Desenvolvimento de software para processamento de imagens quantitativas em ressonância magnética

Detalhes bibliográficos
Ano de defesa: 2006
Autor(a) principal: Saraiva, Luciano Albuquerque Lima
Orientador(a): Não Informado pela instituição
Banca de defesa: Não Informado pela instituição
Tipo de documento: Dissertação
Tipo de acesso: Acesso aberto
Idioma: por
Instituição de defesa: Biblioteca Digitais de Teses e Dissertações da USP
Programa de Pós-Graduação: Não Informado pela instituição
Departamento: Não Informado pela instituição
País: Não Informado pela instituição
Palavras-chave em Português:
Link de acesso: http://www.teses.usp.br/teses/disponiveis/17/17140/tde-21092006-143828/
Resumo: O uso de análise quantitativa em radiologia médica tem sido de grande valia na detecção de alterações não acessíveis à análise visual simples, dita qualitativa, seja por serem muito sutis, seja por não estarem presentes nas técnicas de imagem de ressonância magnética convencional. Porém, certos tipos de quantificação exigem a aquisição softwares e de plataformas computacionais de alto custo, além de mão de obra especializada com conhecimento técnico em computação para operar em ambientes não intuitivos. Neste cenário o objetivo deste trabalho foi a implementação de um software para análise de transferência de magnetização em imagens de ressonância magnética nuclear que funcionasse na plataforma IBM-PC e em sistemas operacionais livres como GNU/Linux.
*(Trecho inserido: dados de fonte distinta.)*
Context: an optimization exercise on an open-source flow, tuned for small area. The choices shown serve that exercise and are no tape-out recipe.
Function was checked by simulation only, so behaviour that the tests miss may differ from the original.
Power and IR drop assume default switching activity.

==> flow/run.sh <==
#!/bin/bash
# synth_recipe.tcl (not shown) runs the flow's synth.tcl, then flattens the netlist and writes it again
# the make line also repeats each setting of config.mk as NAME=value (left out here)
make -C /OpenROAD-flow-scripts/flow DESIGN_CONFIG=/design/flow/config.mk WORK_HOME=/design/flow/orfs CLKGATE_MAP_FILE= SYNTH_SCRIPT=/design/flow/synth_recipe.tcl finish
==> flow/config.mk <==
export PLATFORM = sky130hd
export DESIGN_NAME = top
export DESIGN_NICKNAME = top
export VERILOG_FILES = /design/flow/design.v
export SDC_FILE = /design/flow/constraint.sdc
export NUM_CORES = 4
export LEC_CHECK = 0
export CAP_MARGIN = 20
export CORE_MARGIN = 2
export CORE_UTILIZATION = 40
export SLEW_MARGIN = 20
==> flow/constraint.sdc <==
create_clock -name core_clock -period 8.0 [get_ports {clk}]
set_input_delay 1.6000 -clock core_clock [delete_from_list [all_inputs] [get_ports {clk}]]
set_output_delay 1.6000 -clock core_clock [all_outputs]
set_load 0.01 [all_outputs]
==> flow/design.v <==
`timescale 1ns / 1ps
module dds_sincos_lut(
    input      [7:0] addr,
    output reg [7:0] sin_out,
    output reg [7:0] cos_out
    );
    always @(*)
    begin
        case (addr)
            8'd0: begin sin_out = 8'h02; cos_out = 8'h7f; end
            8'd1: begin sin_out = 8'h05; cos_out = 8'h7f; end
            8'd2: begin sin_out = 8'h08; cos_out = 8'h7f; end
            8'd3: begin sin_out = 8'h0b; cos_out = 8'h7f; end
            8'd4: begin sin_out = 8'h0e; cos_out = 8'h7e; end
            8'd5: begin sin_out = 8'h11; cos_out = 8'h7e; end
            8'd6: begin sin_out = 8'h14; cos_out = 8'h7d; end
            8'd7: begin sin_out = 8'h17; cos_out = 8'h7d; end
            8'd8: begin sin_out = 8'h1a; cos_out = 8'h7c; end
            8'd9: begin sin_out = 8'h1d; cos_out = 8'h7c; end
            8'd10: begin sin_out = 8'h20; cos_out = 8'h7b; end
            8'd11: begin sin_out = 8'h23; cos_out = 8'h7a; end
            8'd12: begin sin_out = 8'h26; cos_out = 8'h79; end
            8'd13: begin sin_out = 8'h29; cos_out = 8'h78; end
            8'd14: begin sin_out = 8'h2c; cos_out = 8'h77; end
            8'd15: begin sin_out = 8'h2f; cos_out = 8'h76; end
            8'd16: begin sin_out = 8'h32; cos_out = 8'h75; end
            8'd17: begin sin_out = 8'h35; cos_out = 8'h73; end
            8'd18: begin sin_out = 8'h38; cos_out = 8'h72; end
            8'd19: begin sin_out = 8'h3a; cos_out = 8'h71; end
            8'd20: begin sin_out = 8'h3d; cos_out = 8'h6f; end
            8'd21: begin sin_out = 8'h40; cos_out = 8'h6e; end
            8'd22: begin sin_out = 8'h43; cos_out = 8'h6c; end
            8'd23: begin sin_out = 8'h45; cos_out = 8'h6a; end
            8'd24: begin sin_out = 8'h48; cos_out = 8'h69; end
            8'd25: begin sin_out = 8'h4a; cos_out = 8'h67; end
            8'd26: begin sin_out = 8'h4d; cos_out = 8'h65; end
            8'd27: begin sin_out = 8'h4f; cos_out = 8'h63; end
            8'd28: begin sin_out = 8'h52; cos_out = 8'h61; end
            8'd29: begin sin_out = 8'h54; cos_out = 8'h5f; end
            8'd30: begin sin_out = 8'h56; cos_out = 8'h5d; end
            8'd31: begin sin_out = 8'h59; cos_out = 8'h5b; end
            8'd32: begin sin_out = 8'h5b; cos_out = 8'h59; end
            8'd33: begin sin_out = 8'h5d; cos_out = 8'h56; end
            8'd34: begin sin_out = 8'h5f; cos_out = 8'h54; end
            8'd35: begin sin_out = 8'h61; cos_out = 8'h52; end
            8'd36: begin sin_out = 8'h63; cos_out = 8'h4f; end
            8'd37: begin sin_out = 8'h65; cos_out = 8'h4d; end
            8'd38: begin sin_out = 8'h67; cos_out = 8'h4a; end
            8'd39: begin sin_out = 8'h69; cos_out = 8'h48; end
            8'd40: begin sin_out = 8'h6a; cos_out = 8'h45; end
            8'd41: begin sin_out = 8'h6c; cos_out = 8'h43; end
            8'd42: begin sin_out = 8'h6e; cos_out = 8'h40; end
            8'd43: begin sin_out = 8'h6f; cos_out = 8'h3d; end
            8'd44: begin sin_out = 8'h71; cos_out = 8'h3a; end
            8'd45: begin sin_out = 8'h72; cos_out = 8'h38; end
            8'd46: begin sin_out = 8'h73; cos_out = 8'h35; end
            8'd47: begin sin_out = 8'h75; cos_out = 8'h32; end
            8'd48: begin sin_out = 8'h76; cos_out = 8'h2f; end
            8'd49: begin sin_out = 8'h77; cos_out = 8'h2c; end
            8'd50: begin sin_out = 8'h78; cos_out = 8'h29; end
            8'd51: begin sin_out = 8'h79; cos_out = 8'h26; end
            8'd52: begin sin_out = 8'h7a; cos_out = 8'h23; end
            8'd53: begin sin_out = 8'h7b; cos_out = 8'h20; end
            8'd54: begin sin_out = 8'h7c; cos_out = 8'h1d; end
            8'd55: begin sin_out = 8'h7c; cos_out = 8'h1a; end
            8'd56: begin sin_out = 8'h7d; cos_out = 8'h17; end
            8'd57: begin sin_out = 8'h7d; cos_out = 8'h14; end
            8'd58: begin sin_out = 8'h7e; cos_out = 8'h11; end
            8'd59: begin sin_out = 8'h7e; cos_out = 8'h0e; end
            8'd60: begin sin_out = 8'h7f; cos_out = 8'h0b; end
            8'd61: begin sin_out = 8'h7f; cos_out = 8'h08; end
            8'd62: begin sin_out = 8'h7f; cos_out = 8'h05; end
            8'd63: begin sin_out = 8'h7f; cos_out = 8'h02; end
            8'd64: begin sin_out = 8'h7f; cos_out = 8'hfe; end
            8'd65: begin sin_out = 8'h7f; cos_out = 8'hfb; end
            8'd66: begin sin_out = 8'h7f; cos_out = 8'hf8; end
            8'd67: begin sin_out = 8'h7f; cos_out = 8'hf5; end
            8'd68: begin sin_out = 8'h7e; cos_out = 8'hf2; end
            8'd69: begin sin_out = 8'h7e; cos_out = 8'hef; end
            8'd70: begin sin_out = 8'h7d; cos_out = 8'hec; end
            8'd71: begin sin_out = 8'h7d; cos_out = 8'he9; end
            8'd72: begin sin_out = 8'h7c; cos_out = 8'he6; end
            8'd73: begin sin_out = 8'h7c; cos_out = 8'he3; end
            8'd74: begin sin_out = 8'h7b; cos_out = 8'he0; end
            8'd75: begin sin_out = 8'h7a; cos_out = 8'hdd; end
            8'd76: begin sin_out = 8'h79; cos_out = 8'hda; end
            8'd77: begin sin_out = 8'h78; cos_out = 8'hd7; end
            8'd78: begin sin_out = 8'h77; cos_out = 8'hd4; end
            8'd79: begin sin_out = 8'h76; cos_out = 8'hd1; end
            8'd80: begin sin_out = 8'h75; cos_out = 8'hce; end
            8'd81: begin sin_out = 8'h73; cos_out = 8'hcb; end
            8'd82: begin sin_out = 8'h72; cos_out = 8'hc8; end
            8'd83: begin sin_out = 8'h71; cos_out = 8'hc6; end
            8'd84: begin sin_out = 8'h6f; cos_out = 8'hc3; end
            8'd85: begin sin_out = 8'h6e; cos_out = 8'hc0; end
            8'd86: begin sin_out = 8'h6c; cos_out = 8'hbd; end
            8'd87: begin sin_out = 8'h6a; cos_out = 8'hbb; end
            8'd88: begin sin_out = 8'h69; cos_out = 8'hb8; end
            8'd89: begin sin_out = 8'h67; cos_out = 8'hb6; end
            8'd90: begin sin_out = 8'h65; cos_out = 8'hb3; end
            8'd91: begin sin_out = 8'h63; cos_out = 8'hb1; end
            8'd92: begin sin_out = 8'h61; cos_out = 8'hae; end
            8'd93: begin sin_out = 8'h5f; cos_out = 8'hac; end
            8'd94: begin sin_out = 8'h5d; cos_out = 8'haa; end
            8'd95: begin sin_out = 8'h5b; cos_out = 8'ha7; end
            8'd96: begin sin_out = 8'h59; cos_out = 8'ha5; end
            8'd97: begin sin_out = 8'h56; cos_out = 8'ha3; end
            8'd98: begin sin_out = 8'h54; cos_out = 8'ha1; end
            8'd99: begin sin_out = 8'h52; cos_out = 8'h9f; end
            8'd100: begin sin_out = 8'h4f; cos_out = 8'h9d; end
            8'd101: begin sin_out = 8'h4d; cos_out = 8'h9b; end
            8'd102: begin sin_out = 8'h4a; cos_out = 8'h99; end
            8'd103: begin sin_out = 8'h48; cos_out = 8'h97; end
            8'd104: begin sin_out = 8'h45; cos_out = 8'h96; end
            8'd105: begin sin_out = 8'h43; cos_out = 8'h94; end
            8'd106: begin sin_out = 8'h40; cos_out = 8'h92; end
            8'd107: begin sin_out = 8'h3d; cos_out = 8'h91; end
            8'd108: begin sin_out = 8'h3a; cos_out = 8'h8f; end
            8'd109: begin sin_out = 8'h38; cos_out = 8'h8e; end
            8'd110: begin sin_out = 8'h35; cos_out = 8'h8d; end
            8'd111: begin sin_out = 8'h32; cos_out = 8'h8b; end
            8'd112: begin sin_out = 8'h2f; cos_out = 8'h8a; end
            8'd113: begin sin_out = 8'h2c; cos_out = 8'h89; end
            8'd114: begin sin_out = 8'h29; cos_out = 8'h88; end
            8'd115: begin sin_out = 8'h26; cos_out = 8'h87; end
            8'd116: begin sin_out = 8'h23; cos_out = 8'h86; end
            8'd117: begin sin_out = 8'h20; cos_out = 8'h85; end
            8'd118: begin sin_out = 8'h1d; cos_out = 8'h84; end
            8'd119: begin sin_out = 8'h1a; cos_out = 8'h84; end
            8'd120: begin sin_out = 8'h17; cos_out = 8'h83; end
            8'd121: begin sin_out = 8'h14; cos_out = 8'h83; end
            8'd122: begin sin_out = 8'h11; cos_out = 8'h82; end
            8'd123: begin sin_out = 8'h0e; cos_out = 8'h82; end
            8'd124: begin sin_out = 8'h0b; cos_out = 8'h81; end
            8'd125: begin sin_out = 8'h08; cos_out = 8'h81; end
            8'd126: begin sin_out = 8'h05; cos_out = 8'h81; end
            8'd127: begin sin_out = 8'h02; cos_out = 8'h81; end
            8'd128: begin sin_out = 8'hfe; cos_out = 8'h81; end
            8'd129: begin sin_out = 8'hfb; cos_out = 8'h81; end
            8'd130: begin sin_out = 8'hf8; cos_out = 8'h81; end
            8'd131: begin sin_out = 8'hf5; cos_out = 8'h81; end
            8'd132: begin sin_out = 8'hf2; cos_out = 8'h82; end
            8'd133: begin sin_out = 8'hef; cos_out = 8'h82; end
            8'd134: begin sin_out = 8'hec; cos_out = 8'h83; end
            8'd135: begin sin_out = 8'he9; cos_out = 8'h83; end
            8'd136: begin sin_out = 8'he6; cos_out = 8'h84; end
            8'd137: begin sin_out = 8'he3; cos_out = 8'h84; end
            8'd138: begin sin_out = 8'he0; cos_out = 8'h85; end
            8'd139: begin sin_out = 8'hdd; cos_out = 8'h86; end
            8'd140: begin sin_out = 8'hda; cos_out = 8'h87; end
            8'd141: begin sin_out = 8'hd7; cos_out = 8'h88; end
            8'd142: begin sin_out = 8'hd4; cos_out = 8'h89; end
            8'd143: begin sin_out = 8'hd1; cos_out = 8'h8a; end
            8'd144: begin sin_out = 8'hce; cos_out = 8'h8b; end
            8'd145: begin sin_out = 8'hcb; cos_out = 8'h8d; end
            8'd146: begin sin_out = 8'hc8; cos_out = 8'h8e; end
            8'd147: begin sin_out = 8'hc6; cos_out = 8'h8f; end
            8'd148: begin sin_out = 8'hc3; cos_out = 8'h91; end
            8'd149: begin sin_out = 8'hc0; cos_out = 8'h92; end
            8'd150: begin sin_out = 8'hbd; cos_out = 8'h94; end
            8'd151: begin sin_out = 8'hbb; cos_out = 8'h96; end
            8'd152: begin sin_out = 8'hb8; cos_out = 8'h97; end
            8'd153: begin sin_out = 8'hb6; cos_out = 8'h99; end
            8'd154: begin sin_out = 8'hb3; cos_out = 8'h9b; end
            8'd155: begin sin_out = 8'hb1; cos_out = 8'h9d; end
            8'd156: begin sin_out = 8'hae; cos_out = 8'h9f; end
            8'd157: begin sin_out = 8'hac; cos_out = 8'ha1; end
            8'd158: begin sin_out = 8'haa; cos_out = 8'ha3; end
            8'd159: begin sin_out = 8'ha7; cos_out = 8'ha5; end
            8'd160: begin sin_out = 8'ha5; cos_out = 8'ha7; end
            8'd161: begin sin_out = 8'ha3; cos_out = 8'haa; end
            8'd162: begin sin_out = 8'ha1; cos_out = 8'hac; end
            8'd163: begin sin_out = 8'h9f; cos_out = 8'hae; end
            8'd164: begin sin_out = 8'h9d; cos_out = 8'hb1; end
            8'd165: begin sin_out = 8'h9b; cos_out = 8'hb3; end
            8'd166: begin sin_out = 8'h99; cos_out = 8'hb6; end
            8'd167: begin sin_out = 8'h97; cos_out = 8'hb8; end
            8'd168: begin sin_out = 8'h96; cos_out = 8'hbb; end
            8'd169: begin sin_out = 8'h94; cos_out = 8'hbd; end
            8'd170: begin sin_out = 8'h92; cos_out = 8'hc0; end
            8'd171: begin sin_out = 8'h91; cos_out = 8'hc3; end
            8'd172: begin sin_out = 8'h8f; cos_out = 8'hc6; end
            8'd173: begin sin_out = 8'h8e; cos_out = 8'hc8; end
            8'd174: begin sin_out = 8'h8d; cos_out = 8'hcb; end
            8'd175: begin sin_out = 8'h8b; cos_out = 8'hce; end
            8'd176: begin sin_out = 8'h8a; cos_out = 8'hd1; end
            8'd177: begin sin_out = 8'h89; cos_out = 8'hd4; end
            8'd178: begin sin_out = 8'h88; cos_out = 8'hd7; end
            8'd179: begin sin_out = 8'h87; cos_out = 8'hda; end
            8'd180: begin sin_out = 8'h86; cos_out = 8'hdd; end
            8'd181: begin sin_out = 8'h85; cos_out = 8'he0; end
            8'd182: begin sin_out = 8'h84; cos_out = 8'he3; end
            8'd183: begin sin_out = 8'h84; cos_out = 8'he6; end
            8'd184: begin sin_out = 8'h83; cos_out = 8'he9; end
            8'd185: begin sin_out = 8'h83; cos_out = 8'hec; end
            8'd186: begin sin_out = 8'h82; cos_out = 8'hef; end
            8'd187: begin sin_out = 8'h82; cos_out = 8'hf2; end
            8'd188: begin sin_out = 8'h81; cos_out = 8'hf5; end
            8'd189: begin sin_out = 8'h81; cos_out = 8'hf8; end
            8'd190: begin sin_out = 8'h81; cos_out = 8'hfb; end
            8'd191: begin sin_out = 8'h81; cos_out = 8'hfe; end
            8'd192: begin sin_out = 8'h81; cos_out = 8'h02; end
            8'd193: begin sin_out = 8'h81; cos_out = 8'h05; end
            8'd194: begin sin_out = 8'h81; cos_out = 8'h08; end
            8'd195: begin sin_out = 8'h81; cos_out = 8'h0b; end
            8'd196: begin sin_out = 8'h82; cos_out = 8'h0e; end
            8'd197: begin sin_out = 8'h82; cos_out = 8'h11; end
            8'd198: begin sin_out = 8'h83; cos_out = 8'h14; end
            8'd199: begin sin_out = 8'h83; cos_out = 8'h17; end
            8'd200: begin sin_out = 8'h84; cos_out = 8'h1a; end
            8'd201: begin sin_out = 8'h84; cos_out = 8'h1d; end
            8'd202: begin sin_out = 8'h85; cos_out = 8'h20; end
            8'd203: begin sin_out = 8'h86; cos_out = 8'h23; end
            8'd204: begin sin_out = 8'h87; cos_out = 8'h26; end
            8'd205: begin sin_out = 8'h88; cos_out = 8'h29; end
            8'd206: begin sin_out = 8'h89; cos_out = 8'h2c; end
            8'd207: begin sin_out = 8'h8a; cos_out = 8'h2f; end
            8'd208: begin sin_out = 8'h8b; cos_out = 8'h32; end
            8'd209: begin sin_out = 8'h8d; cos_out = 8'h35; end
            8'd210: begin sin_out = 8'h8e; cos_out = 8'h38; end
            8'd211: begin sin_out = 8'h8f; cos_out = 8'h3a; end
            8'd212: begin sin_out = 8'h91; cos_out = 8'h3d; end
            8'd213: begin sin_out = 8'h92; cos_out = 8'h40; end
            8'd214: begin sin_out = 8'h94; cos_out = 8'h43; end
            8'd215: begin sin_out = 8'h96; cos_out = 8'h45; end
            8'd216: begin sin_out = 8'h97; cos_out = 8'h48; end
            8'd217: begin sin_out = 8'h99; cos_out = 8'h4a; end
            8'd218: begin sin_out = 8'h9b; cos_out = 8'h4d; end
            8'd219: begin sin_out = 8'h9d; cos_out = 8'h4f; end
            8'd220: begin sin_out = 8'h9f; cos_out = 8'h52; end
            8'd221: begin sin_out = 8'ha1; cos_out = 8'h54; end
            8'd222: begin sin_out = 8'ha3; cos_out = 8'h56; end
            8'd223: begin sin_out = 8'ha5; cos_out = 8'h59; end
            8'd224: begin sin_out = 8'ha7; cos_out = 8'h5b; end
            8'd225: begin sin_out = 8'haa; cos_out = 8'h5d; end
            8'd226: begin sin_out = 8'hac; cos_out = 8'h5f; end
            8'd227: begin sin_out = 8'hae; cos_out = 8'h61; end
            8'd228: begin sin_out = 8'hb1; cos_out = 8'h63; end
            8'd229: begin sin_out = 8'hb3; cos_out = 8'h65; end
            8'd230: begin sin_out = 8'hb6; cos_out = 8'h67; end
            8'd231: begin sin_out = 8'hb8; cos_out = 8'h69; end
            8'd232: begin sin_out = 8'hbb; cos_out = 8'h6a; end
            8'd233: begin sin_out = 8'hbd; cos_out = 8'h6c; end
            8'd234: begin sin_out = 8'hc0; cos_out = 8'h6e; end
            8'd235: begin sin_out = 8'hc3; cos_out = 8'h6f; end
            8'd236: begin sin_out = 8'hc6; cos_out = 8'h71; end
            8'd237: begin sin_out = 8'hc8; cos_out = 8'h72; end
            8'd238: begin sin_out = 8'hcb; cos_out = 8'h73; end
            8'd239: begin sin_out = 8'hce; cos_out = 8'h75; end
            8'd240: begin sin_out = 8'hd1; cos_out = 8'h76; end
            8'd241: begin sin_out = 8'hd4; cos_out = 8'h77; end
            8'd242: begin sin_out = 8'hd7; cos_out = 8'h78; end
            8'd243: begin sin_out = 8'hda; cos_out = 8'h79; end
            8'd244: begin sin_out = 8'hdd; cos_out = 8'h7a; end
            8'd245: begin sin_out = 8'he0; cos_out = 8'h7b; end
            8'd246: begin sin_out = 8'he3; cos_out = 8'h7c; end
            8'd247: begin sin_out = 8'he6; cos_out = 8'h7c; end
            8'd248: begin sin_out = 8'he9; cos_out = 8'h7d; end
            8'd249: begin sin_out = 8'hec; cos_out = 8'h7d; end
            8'd250: begin sin_out = 8'hef; cos_out = 8'h7e; end
            8'd251: begin sin_out = 8'hf2; cos_out = 8'h7e; end
            8'd252: begin sin_out = 8'hf5; cos_out = 8'h7f; end
            8'd253: begin sin_out = 8'hf8; cos_out = 8'h7f; end
            8'd254: begin sin_out = 8'hfb; cos_out = 8'h7f; end
            8'd255: begin sin_out = 8'hfe; cos_out = 8'h7f; end
            default: begin sin_out = 8'h00; cos_out = 8'h00; end
        endcase
    end
endmodule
Com este intuito foi elaborado um algoritmo para leitura de imagens codificadas no padrão DICOM 3.0, um algoritmo para a construção dos mapas de Razão de Transferência de Magnetização do volume adquirido e um visualizador com interface amigável para a segmentação e análise dos resultados. Ao final, software possibilitou a abertura da imagem DICOM. Também construiu de maneira eficiente, os mapas de diferença de porcentagem entre as imagens sem e com o pulso de transferência de magnetização (MTR), possibilitando, inclusive, correções de artefatos de movimentos, quando pouco intensos. Permitiu o delineamento de regiões de interesse irregular, com boa visibilidade dos resultados. Como controle padrão, os resultados foram comparados com o conjunto de ferramentas da Universidade McGill (Brain Imaging Center, McGuill University, Montreal, Quebec, Canadá), amplamente testado em artigos publicados.